ASSIGNED TASK: Your task is to copy each line of the material that includes "timing".

SUPPLIED INFORMATION:
$ cat src/lbrg_pkg.sv
// Notes on behaviour
// - A bus handover is three active-low pulses on the shared request/grant line.
// - After each handover, at least one idle clock passes before a new exchange.
// - A request during an active cycle releases the bus at T4 when conditions hold.
// - Release this cycle needs the request seen by T2; later requests wait a cycle.
// - Never release after the low byte of a word; wait for the high byte.
// - Never release after the first acknowledge of an interrupt acknowledge pair.
// - No release while a locked instruction executes.
// - With the bus idle at request time, release may happen on the next clock.
// - With the bus idle, a memory cycle may instead start within three clocks.
// - That memory cycle uses the active-cycle conditions with request timing already met.
// - Grant is one low clock in T4 or T1; bus floats and hold follows.
// - The requester ends with a third one-clock pulse; bus returns next clock.
// - On simultaneous requests the high-priority channel is served first.
package lbrg_pkg;

   localparam logic [1:0] T_STATE_1 = 2'h0;
   localparam logic [1:0] T_STATE_2 = 2'h1;
   localparam logic [1:0] T_STATE_3 = 2'h2;
   localparam logic [1:0] T_STATE_4 = 2'h3;

   localparam int PULSES_PER_HANDOVER = 3;
   localparam int IDLE_GAP_CLKS = 1;
   localparam int MEM_START_CLKS = 3;

   localparam logic OWN_HI = 1'b0;
   localparam logic OWN_LO = 1'b1;

   localparam logic LINE_RELEASED = 1'b1;

   // Gray codes along idle -> wait -> grant -> hold -> gap
   typedef enum logic [2:0] {
      ST_IDLE = 3'h0,
      ST_WAIT = 3'h1,
      ST_GRANT = 3'h3,
      ST_HOLD = 3'h2,
      ST_GAP = 3'h6
   } lbrg_state_t;

   // Status from the bus cycle engine, same clock
   typedef struct packed {
      logic cycleActive;
      logic [1:0] tState;
      logic lowByte;
      logic firstIntAck;
      logic locked;
      logic memStartPending;
   } lbrg_bus_stat_t;

   // Control back to the bus cycle engine
   typedef struct packed {
      logic floatBus;
      logic holdAck;
      logic reqWaiting;
      logic ownerLow;
   } lbrg_ctl_t;

   typedef struct packed {
      logic lineOut;
      logic lineOe;
   } lbrg_pin_drv_t;

   function automatic logic lbrg_is_early(input logic [1:0] ts);
      return (ts == T_STATE_1) || (ts == T_STATE_2);
   endfunction : lbrg_is_early

endpackage : lbrg_pkg

$ cat src/lbrg_arbiter.sv
`timescale 1ns/1ps
module lbrg_arbiter #(
   parameter int MEM_START_CLKS = lbrg_pkg::MEM_START_CLKS,
   parameter int IDLE_GAP_CLKS = lbrg_pkg::IDLE_GAP_CLKS
) (
   input wire logic sys_clk,
   input wire logic rst,
   input lbrg_pkg::lbrg_bus_stat_t busStat,
   input wire logic busHandoverLineHighPrioIn,
   output logic busHandoverLineHighPrioOut,
   output logic busHandoverLineHighPrioOe,
   input wire logic busHandoverLineLowPrioIn,
   output logic busHandoverLineLowPrioOut,
   output logic busHandoverLineLowPrioOe,
   output lbrg_pkg::lbrg_ctl_t ctl_q
);

   localparam logic [1:0] WAIT_MAX = 2'(MEM_START_CLKS);
   localparam logic [1:0] GAP_MAX = 2'(IDLE_GAP_CLKS);

   lbrg_pkg::lbrg_state_t state_q;
   lbrg_pkg::lbrg_state_t state_d;
   logic owner_q;
   logic owner_d;
   logic pendHi_q;
   logic pendHi_d;
   logic pendLo_q;
   logic pendLo_d;
   logic early_q;
   logic early_d;
   logic [1:0] waitCnt_q;
   logic [1:0] waitCnt_d;
   logic [1:0] gapCnt_q;
   logic [1:0] gapCnt_d;
   lbrg_pkg::lbrg_ctl_t ctl_d;

   logic pulseHi;
   logic pulseLo;
   logic driveHiD;
   logic driveLoD;
   logic relOk;
   logic atT4;
   logic activeHi;
   logic activeLo;
   logic reqHi;
   logic reqLo;
   logic ownerPulse;
   logic idleRelease;

   lbrg_pkg::lbrg_pin_drv_t pinHi;
   lbrg_pkg::lbrg_pin_drv_t pinLo;

   lbrg_chan u_chan_hi (
      .sys_clk(sys_clk),
      .rst(rst),
      .lineIn(busHandoverLineHighPrioIn),
      .driveD(driveHiD),
      .pulseSeen(pulseHi),
      .pin_q(pinHi)
   );

   lbrg_chan u_chan_lo (
      .sys_clk(sys_clk),
      .rst(rst),
      .lineIn(busHandoverLineLowPrioIn),
      .driveD(driveLoD),
      .pulseSeen(pulseLo),
      .pin_q(pinLo)
   );

   lbrg_rel_cond u_rel_cond (
      .stat(busStat),
      .reqEarly(early_q),
      .relOk(relOk),
      .atT4(atT4)
   );

   always_comb begin
      busHandoverLineHighPrioOut = pinHi.lineOut;
      busHandoverLineHighPrioOe = pinHi.lineOe;
      busHandoverLineLowPrioOut = pinLo.lineOut;
      busHandoverLineLowPrioOe = pinLo.lineOe;
   end

   // A channel is busy from the clock its request is taken through the trailing gap clock
   always_comb begin
      activeHi = (owner_q == lbrg_pkg::OWN_HI) && (state_q != lbrg_pkg::ST_IDLE);
      activeLo = (owner_q == lbrg_pkg::OWN_LO) && (state_q != lbrg_pkg::ST_IDLE);
      reqHi = pendHi_q || (pulseHi && !activeHi);
      reqLo = pendLo_q || (pulseLo && !activeLo);
      ownerPulse = (owner_q == lbrg_pkg::OWN_HI) ? pulseHi : pulseLo;
      // Bus idle, unlocked and no memory cycle promised: release at once
      idleRelease = !busStat.cycleActive && !busStat.memStartPending && !busStat.locked;
   end

   always_comb begin
      state_d = state_q;
      owner_d = owner_q;
      early_d = early_q;
      waitCnt_d = waitCnt_q;
      gapCnt_d = gapCnt_q;
      // A request on the channel not being served is kept, never dropped
      pendHi_d = pendHi_q || (pulseHi && !activeHi);
      pendLo_d = pendLo_q || (pulseLo && !activeLo);
      case (state_q)
         lbrg_pkg::ST_IDLE: begin
            if (reqHi || reqLo) begin
               owner_d = reqHi ? lbrg_pkg::OWN_HI : lbrg_pkg::OWN_LO;
               if (reqHi) begin
                  pendHi_d = 1'b0;
               end else begin
                  pendLo_d = 1'b0;
               end
               waitCnt_d = 2'h0;
               if (busStat.cycleActive) begin
                  early_d = lbrg_pkg::lbrg_is_early(busStat.tState);
               end else begin
                  early_d = 1'b1;
               end
               if (idleRelease) begin
                  state_d = lbrg_pkg::ST_GRANT;
               end else begin
                  state_d = lbrg_pkg::ST_WAIT;
               end
            end
         end
         lbrg_pkg::ST_WAIT: begin
            if (busStat.cycleActive) begin
               waitCnt_d = 2'h0;
               // A late request is honoured from the next cycle's start
               if (busStat.tState == lbrg_pkg::T_STATE_1) begin
                  early_d = 1'b1;
               end
               if (atT4 && relOk) begin
                  state_d = lbrg_pkg::ST_GRANT;
               end
            end else begin
               early_d = 1'b1;
               if (waitCnt_q != WAIT_MAX) begin
                  waitCnt_d = waitCnt_q + 2'h1;
               end
               // Give up on a promised memory cycle that never starts
               if (!busStat.locked &&
                   (!busStat.memStartPending || waitCnt_q == WAIT_MAX)) begin
                  state_d = lbrg_pkg::ST_GRANT;
               end
            end
         end
         lbrg_pkg::ST_GRANT: begin
            state_d = lbrg_pkg::ST_HOLD;
         end
         lbrg_pkg::ST_HOLD: begin
            if (ownerPulse) begin
               gapCnt_d = 2'h0;
               state_d = lbrg_pkg::ST_GAP;
            end
         end
         lbrg_pkg::ST_GAP: begin
            gapCnt_d = gapCnt_q + 2'h1;
            if (gapCnt_q + 2'h1 >= GAP_MAX) begin
               state_d = lbrg_pkg::ST_IDLE;
            end
         end
         default: begin
            state_d = lbrg_pkg::ST_IDLE;
         end
      endcase
   end

   // Grant pulse is the second of the three; the chan flop drives it one clock
   always_comb begin
      driveHiD = (state_d == lbrg_pkg::ST_GRANT) && (owner_d == lbrg_pkg::OWN_HI);
      driveLoD = (state_d == lbrg_pkg::ST_GRANT) && (owner_d == lbrg_pkg::OWN_LO);
   end

   always_comb begin
      // Float from the grant clock; the engine must see it before any new T1
      ctl_d.floatBus = (state_d == lbrg_pkg::ST_GRANT) ||
                       (state_d == lbrg_pkg::ST_HOLD);
      ctl_d.holdAck = (state_d == lbrg_pkg::ST_HOLD);
      ctl_d.reqWaiting = (state_d == lbrg_pkg::ST_WAIT);
      ctl_d.ownerLow = owner_d;
   end

   always_ff @(posedge sys_clk) begin
      if (rst) begin
         state_q <= lbrg_pkg::ST_IDLE;
         owner_q <= lbrg_pkg::OWN_HI;
         pendHi_q <= 1'b0;
         pendLo_q <= 1'b0;
         early_q <= 1'b0;
         waitCnt_q <= 2'h0;
         gapCnt_q <= 2'h0;
         ctl_q <= '0;
      end else begin
         state_q <= state_d;
         owner_q <= owner_d;
         pendHi_q <= pendHi_d;
         pendLo_q <= pendLo_d;
         early_q <= early_d;
         waitCnt_q <= waitCnt_d;
         gapCnt_q <= gapCnt_d;
         ctl_q <= ctl_d;
      end
   end

endmodule : lbrg_arbiter

$ cat src/lbrg_chan.sv
`timescale 1ns/1ps
module lbrg_chan (
   input wire logic sys_clk,
   input wire logic rst,
   input wire logic lineIn,
   input wire logic driveD,
   output logic pulseSeen,
   output lbrg_pkg::lbrg_pin_drv_t pin_q
);

   lbrg_pkg::lbrg_pin_drv_t pin_d;

   // Partner runs on our clock, so the pin is used without synchronisers
   always_comb begin
      pulseSeen = ~lineIn & ~pin_q.lineOe;
   end

   always_comb begin
      pin_d.lineOut = ~driveD;
      pin_d.lineOe = driveD;
   end

   always_ff @(posedge sys_clk) begin
      if (rst) begin
         pin_q.lineOut <= lbrg_pkg::LINE_RELEASED;
         pin_q.lineOe <= 1'b0;
      end else begin
         pin_q <= pin_d;
      end
   end

endmodule : lbrg_chan

$ cat src/lbrg_rel_cond.sv
`timescale 1ns/1ps
module lbrg_rel_cond (
   input lbrg_pkg::lbrg_bus_stat_t stat,
   input wire logic reqEarly,
   output logic relOk,
   output logic atT4
);

   always_comb begin
      atT4 = stat.cycleActive && (stat.tState == lbrg_pkg::T_STATE_4);
      relOk = reqEarly
         && !stat.lowByte
         && !stat.firstIntAck
         && !stat.locked;
   end

endmodule : lbrg_rel_cond

$ cat config.mk
export PLATFORM = sky130hd
export DESIGN_NAME = lbrg_arbiter
export DESIGN_NICKNAME = d
export VERILOG_FILES = /design/src/lbrg_pkg.sv /design/src/lbrg_arbiter.sv /design/src/lbrg_chan.sv /design/src/lbrg_rel_cond.sv
export SDC_FILE = /design/constraint.sdc
export NUM_CORES = 1
export LEC_CHECK = 0
export BUFFER_PORTS_ARGS = -buffer_cell sky130_fd_sc_hd__buf_4
export CORE_MARGIN = 2
export CORE_UTILIZATION = 45
export CTS_CLUSTER_SIZE = 25
export DETAILED_ROUTE_END_ITERATION = 16
export GPL_ROUTABILITY_DRIVEN = 0
export PLACE_DENSITY = 0.74
export SLEW_MARGIN = 20
export SYNTH_ARGS = -nofsm -noshare
export SYNTH_HDL_FRONTEND = slang
export SYNTH_SLANG_ARGS = --single-unit
export TNS_END_PERCENT = 10
$ cat constraint.sdc
create_clock -name sys_clk -period 1.4 [get_ports sys_clk]
set_input_delay 0.21 -clock sys_clk [delete_from_list [all_inputs] [get_ports sys_clk]]
set_output_delay 0.21 -clock sys_clk [all_outputs]
set_load 0.01 [all_outputs]
* Word-level counts from Yosys, hierarchy flattened *
Index checks and enable logic that the tools add are counted.
Widths: inputs -> output; s select.

storage, ports and cells
  output and inout port bits = 8
  logic and storage cells = 105
  bits of input ports = 11
  bits in registers = 18

cells by class
  bitwise gates (word level) = 10
  magnitude comparators = 1
  eq/ne operators = 15
  muxes and demuxes = 28
  add/sub/neg operators = 2
  reduce and logical (&&, ||, !) cells = 35

operator list
  operator             number
  $mux 3               6
  $pmux 3 s5           1
  $logic_and 1x1->1    14
  $mux 1               13
  $eq 3x2->1 const B   4
  $mux 2               5
  $not 1->1            8
  $pmux 2 s2           2
  $logic_not 1->1      7
  $eq 3x1->1 const B   2
  $logic_or 1x1->1     6
  $ne 2x2->1 const B   3
  $ne 3x3->1 const B   2
  $reduce_and 3->1     2
  $add 2x1->2 const B  2
  $eq 2x2->1 const B   2
  $reduce_bool 2->1    2
  $eq 3x3->1 const B   1
  $logic_not 3->1      1
  $reduce_bool 3->1    1
  $and 1x1->1          2
  $eq 2x1->1 const B   1
  $ge 2x1->1 const B   1
  $logic_not 2->1      1
  2 further kinds      2

* Depth between registers and ports, before layout *
  word-level depth = 11
  mapped depth = 6
  mapped depth without buffers = 6

* Modules after synthesis *
A second synthesis with hierarchy kept.

second synthesis, totals
  cell total of the unflattened synthesis = 94
  area, all modules = 833.3 µm²

modules (own cells, without submodules)
  module         sequential area each (µm²)  cells an instance  area each (µm²)  instances
  lbrg_arbiter   280.3                       82                 699.4            1
  lbrg_chan      40.0                        5                  56.3             2
  lbrg_rel_cond  0.0                         2                  21.3             1

* Least setup slack after synthesis *
No wires, ideal clock.

  path type = register to register
  from = reg waitCnt_q[0]
  to = reg u_chan_hi.pin_q[1] in the netlist's numbering
  clock period less this slack = 1.556 ns
  setup time = 0.135 ns
  slack = -0.156 ns
  path buffers = 0
  stages on the path, launching flop included = 7
  arrival time = 1.421 ns
  data required time = 1.265 ns
  cells stage by stage = dfxtp_1 ha_1 inv_1 a211oi_1 o311a_1 a21oi_2 or4_4

between the ends
  word-level cells in the longest chain between the ends = 9

RTL lines
  what                      line                 text
  start: declaration        lbrg_arbiter.sv:31   logic [1:0] waitCnt_q;
  start signal: assignment  lbrg_arbiter.sv:201  waitCnt_q <= waitCnt_d;
  $eq 2x2->1                lbrg_arbiter.sv:144  (!busStat.memStartPending || waitCnt_q == WAIT_MAX)) begin
  $logic_or 1x1->1          lbrg_arbiter.sv:144
  $logic_and 1x1->1         lbrg_arbiter.sv:143  if (!busStat.locked &&
  $mux 3                    lbrg_arbiter.sv:143
  $mux 3                    lbrg_arbiter.sv:128  if (busStat.cycleActive) begin
  $pmux 3 s5                lbrg_arbiter.sv:105  case (state_q)
  $eq 3x2->1                lbrg_arbiter.sv:172  driveHiD = (state_d == lbrg_pkg::ST_GRANT) && (owner_d == lbrg_pkg::OWN_HI);
  $logic_and 1x1->1         lbrg_arbiter.sv:172
  $not 1->1                 lbrg_chan.sv:19      pin_d.lineOut = ~driveD;
  end signal: assignment    lbrg_chan.sv:28      pin_q <= pin_d;
  end: declaration          lbrg_chan.sv:8       output lbrg_pkg::lbrg_pin_drv_t pin_q

No other way between the ends.
A chain may end at the register's enable or synchronous reset.

* Worst setup path in the final report *
Ends and elaborated chain as after synthesis.

==> metrics.md <==
| Metric | Value |
|---|---|
| Run status | complete, but fails checks |
| Violations in the final reports | setup timing |
| Crit path kind | reg -> reg |
| EDFF count, synth | 0 |
| Nets | 142 |
| Simple-gate share of the synthesized area | 0.2839 |
| Mapped Avg Cell Area | 8.911 µm² |
| IO Count | 19 |
| Ant. Diodes | 0 |
| DRT antenna net count | 0 |
| Maximum fanout along the worst path | 4 |
| Fin. max-slew vios | 0 |
| Routed WL | 1784 µm |
| Count of input and output buffers | 18 |
| Vias post-DR | 755 |
| Hold-fix buffer count after cts | 0 |
| Number of buffers created by CTS | 3 |
| Endpoint arrival time on the critical path | 1.74 ns |
| Mapped Cells | 90 |
| Dominant cells by area after synthesis | sky130_fd_sc_hd__dfxtp_1 (45%), sky130_fd_sc_hd__nor2_1 (6.6%), sky130_fd_sc_hd__a21oi_1 (3.1%) |
| Combinational family with the most area after synthesis | simple AND/OR/NAND/NOR gates |
| Clock-pin slew reported for the worst setup and hold paths after clock tree synthesis | 0.10 ns |
| Layout cell share with drive strength beyond 1 | 0.4063 |
| Delay-heaviest family, CP | simple AND/OR/NAND/NOR gates |
| Number of rows created at floorplan | 15 |
| Vias in the first global route | 717 |
| Max Root-Sink Buffers | 2 |
| Peak ir drop on the vdd network | 0.7217 mV |
| Number of design rule violations left after detail routing | 0 |
| Unrepaired setup endpoints after global routing | true |
| Type of element launching the critical path | flop |
| Setup ws final | -0.1501 ns |
| Global-route wire length before repair | 2967 µm |
| Yosys warning count | 0 |
| Headroom to the max-slew limit | 0.7791 |
| Async S/R FF share, synth | 0 |
| Fmax achieved | 645.1 MHz |
| Area share of the largest cell type after synthesis | 0.4493 |
| Hold violation count in the final report | 0 |
| Area Growth Syn to Fin | 42.28% |
| Critical Path RT | 1.59 ns |
| Detailed-route vias per instance | 4.935 |
| DR iter-0 viols | 17 |
| Final period util | 1.107 |
| Post-synthesis sequential area ratio | 0.4493 |
| Cell variety after synth | 32 |
| Clock Latency Late Sink | 0.30 ns |
| Share of cell area taken by muxes after synthesis | 0.02496 |
| Synthesized-area fraction occupied by ao, oa, aoi and oai cells | 0.1778 |
| Leak | 0.5167 nW |
| Pin slew with the least headroom to its limit | 0.3314 ns |
| Per-cell routed wire length | 11.66 µm |
| Initial core utilization | 0.4696 |
| Largest stage delay on the critical path | 0.50 ns |
| Count of H-tree levels built during CTS | 1 |
| Classification of the worst-slack hold path | in -> reg |
| Largest area contributor in the synthesized netlist | sky130_fd_sc_hd__dfxtp_1 |
| Cell Area, Synth | 802.0 µm² |
| Clock root buffer | sky130_fd_sc_hd__clkbuf_4 |
| Post-route clock skew | 0.0009979 ns |
| Synthesized-area fraction occupied by adder cells | 0.03120 |
| Count of buffering cells on the critical path with inverters included | 1 |
| Core region area | 1708 µm² |
| Most repeated cell in the gate-level netlist after synthesis | sky130_fd_sc_hd__dfxtp_1 |
| Endpoint kind of the worst setup timing path | flop |
| Most used flip-flop cell after synthesis | sky130_fd_sc_hd__dfxtp_1 |
| Pin count of the biggest net entering global routing | 14 |
| DP Worst Slack | -0.1629 ns |
| # Max-Cap Violations | 0 |
| Cell-by-cell trace of the critical path | ha_1 -> inv_2 -> a211oi_2 -> o311a_1 -> a21oi_2 -> or4_4 |
| Antenna violations before repair | 0 |
| Post-detail-place hpwl | 1393 µm |
| Combined global-route utilization of all metal layers | 0.1949 |
| Final-report setup violation count | 10 |
| Synth Net Count | 103 |
| Area of the die | 2136 µm² |
| Die boundary height | 46.22 µm |
| XOR/XNOR share of the synthesized area | 0 |
| Initial DRT Pass Iterations | 4 |
| Fin crit period | 1.550 ns |
| Total gr overflow | 0 |
| DIE WIDTH | 46.22 µm |
| Total power divided by cell area | 1056 nW/µm² |
| Ranking of synthesized cells by instance count | sky130_fd_sc_hd__dfxtp_1 (18), sky130_fd_sc_hd__nor2_1 (14), sky130_fd_sc_hd__a21oi_1 (5) |
| Fin Setup TNS | -0.2443 ns |
| Flops & latches, synth | 18 |
| Clock tree from TritonCTS | built |
| Critical-path top delay cell | sky130_fd_sc_hd__or4_4 |
| Num Clock Sinks | 18 |
-- area by class of cell --
class	count	area [µm²]
multi-input combinational	66	420.4
tap	25	31.28
fill	129	566.8
timing repair buffer	37	277.8
sequential	18	364.1
clock buffer	4	36.28
inverter	3	11.26
-- power by group --
part	leakage (nW)	switching (mW)	total, mW	internal, mW
logic	0.347	0.136	0.301	0.165
clock network	0.0210	0.166	0.325	0.159
registers	0.148	0.0297	0.579	0.549
-- registers in the layout (all words and copies together) (netlist names) --
register and flops:
waitCnt_q 2, ctl_q 3, owner_q 1, gapCnt_q 2, pendHi_q 1, u_chan_hi.pin_q 2, state_q 3, early_q 1
pendLo_q 1, u_chan_lo.pin_q 2
-- timing repair --
item                       CTS  global route
setup endpoints to repair   10            13
pin swaps                    1             2
resized for setup            1             2
setup buffers                1             0
-- kinds of logic (layout without fill, tap and decap cells) --
| logic type | Yosys count | in the layout |
|---|---|---|
| fa+ha+maj | 2 | 2 |
| flops | 18 | 18 |
| mux | 2 | 2 |
| compound gates | 21 | 21 |
| simple gates | 41 | 41 |
| buf+inv | 6 | 44 |
-- through the flow --
step	hold WS [ns]	instances	total power, mW	cell area, µm²	utilization
after detailed placement	0.4900	148	0.8882	1095	0.6410
final	0.1691	153	1.205	1141	0.6681
after floorplan	0.3090	90	0.7390	808.3	-
after global placement	0.4759	148	0.8800	1095	0.6410
after CTS	0.1689	153	1.214	1140	0.6674
after global routing	0.1671	153	1.269	1141	0.6681
-- worst reg2reg max path, stage by stage (launching register included) --
cell and delay (ns):
sky130_fd_sc_hd__dfxtp_2 0.35, sky130_fd_sc_hd__ha_1 0.15, sky130_fd_sc_hd__inv_2 0.04, sky130_fd_sc_hd__a211oi_2 0.16
sky130_fd_sc_hd__o311a_1 0.18, sky130_fd_sc_hd__a21oi_2 0.05, sky130_fd_sc_hd__or4_4 0.50
-- path summary, 6_finish.rpt --
| check | from | endpoint | slack [ns] | cells after the start |
|---|---|---|---|---|
| setup / recovery | waitCnt_q[0] | u_chan_hi.pin_q[1] | -0.15 | 6 |
| setup reg to reg | waitCnt_q[0] | u_chan_hi.pin_q[1] | -0.15 | 6 |
| hold / removal | rst | pendLo_q | 0.17 | 2 |
| hold reg to reg | waitCnt_q[1] | waitCnt_q[1] | 0.50 | 2 |
-- cell usage in the layout (no fill, tap or decap), types with 2 or more instances in the layout --
master | synthesis | routed
sky130_fd_sc_hd__o21ai_1 | 3 | 3
sky130_fd_sc_hd__nor2_1 | 14 | 14
sky130_fd_sc_hd__nor3b_1 | 2 | 2
sky130_fd_sc_hd__ha_1 | 2 | 2
sky130_fd_sc_hd__nand3b_1 | 2 | 2
sky130_fd_sc_hd__nor2b_1 | 2 | 2
sky130_fd_sc_hd__o21bai_1 | 3 | 3
sky130_fd_sc_hd__a211oi_1 | 3 | 2
sky130_fd_sc_hd__a21oi_2 | 2 | 2
sky130_fd_sc_hd__nor4_1 | 3 | 3
sky130_fd_sc_hd__buf_4 | 1 | 37
sky130_fd_sc_hd__clkbuf_4 | 0 | 3
sky130_fd_sc_hd__mux2i_1 | 2 | 2
sky130_fd_sc_hd__nor3_1 | 4 | 4
sky130_fd_sc_hd__dfxtp_2 | 0 | 3
sky130_fd_sc_hd__a21oi_1 | 5 | 5
sky130_fd_sc_hd__inv_1 | 3 | 2
sky130_fd_sc_hd__and2_1 | 2 | 2
sky130_fd_sc_hd__nand2_1 | 4 | 4
sky130_fd_sc_hd__dfxtp_1 | 18 | 15
-- layer usage --
layer,up-vias,part of all wire,GRT usage
met5,-,0,0
met4,0,0.025,0.1029
met3,5,0.049,0.04314
met2,18,0.45,0.2861
met1,334,0.47,0.2630
li1,398,-,-
Note: power is estimated with default switching activity, not from simulation.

EXERCISE RESULT:
// - That memory cycle uses the active-cycle conditions with request timing already met.
| Violations in the final reports | setup timing |
| Endpoint kind of the worst setup timing path | flop |
timing repair buffer	37	277.8
-- timing repair --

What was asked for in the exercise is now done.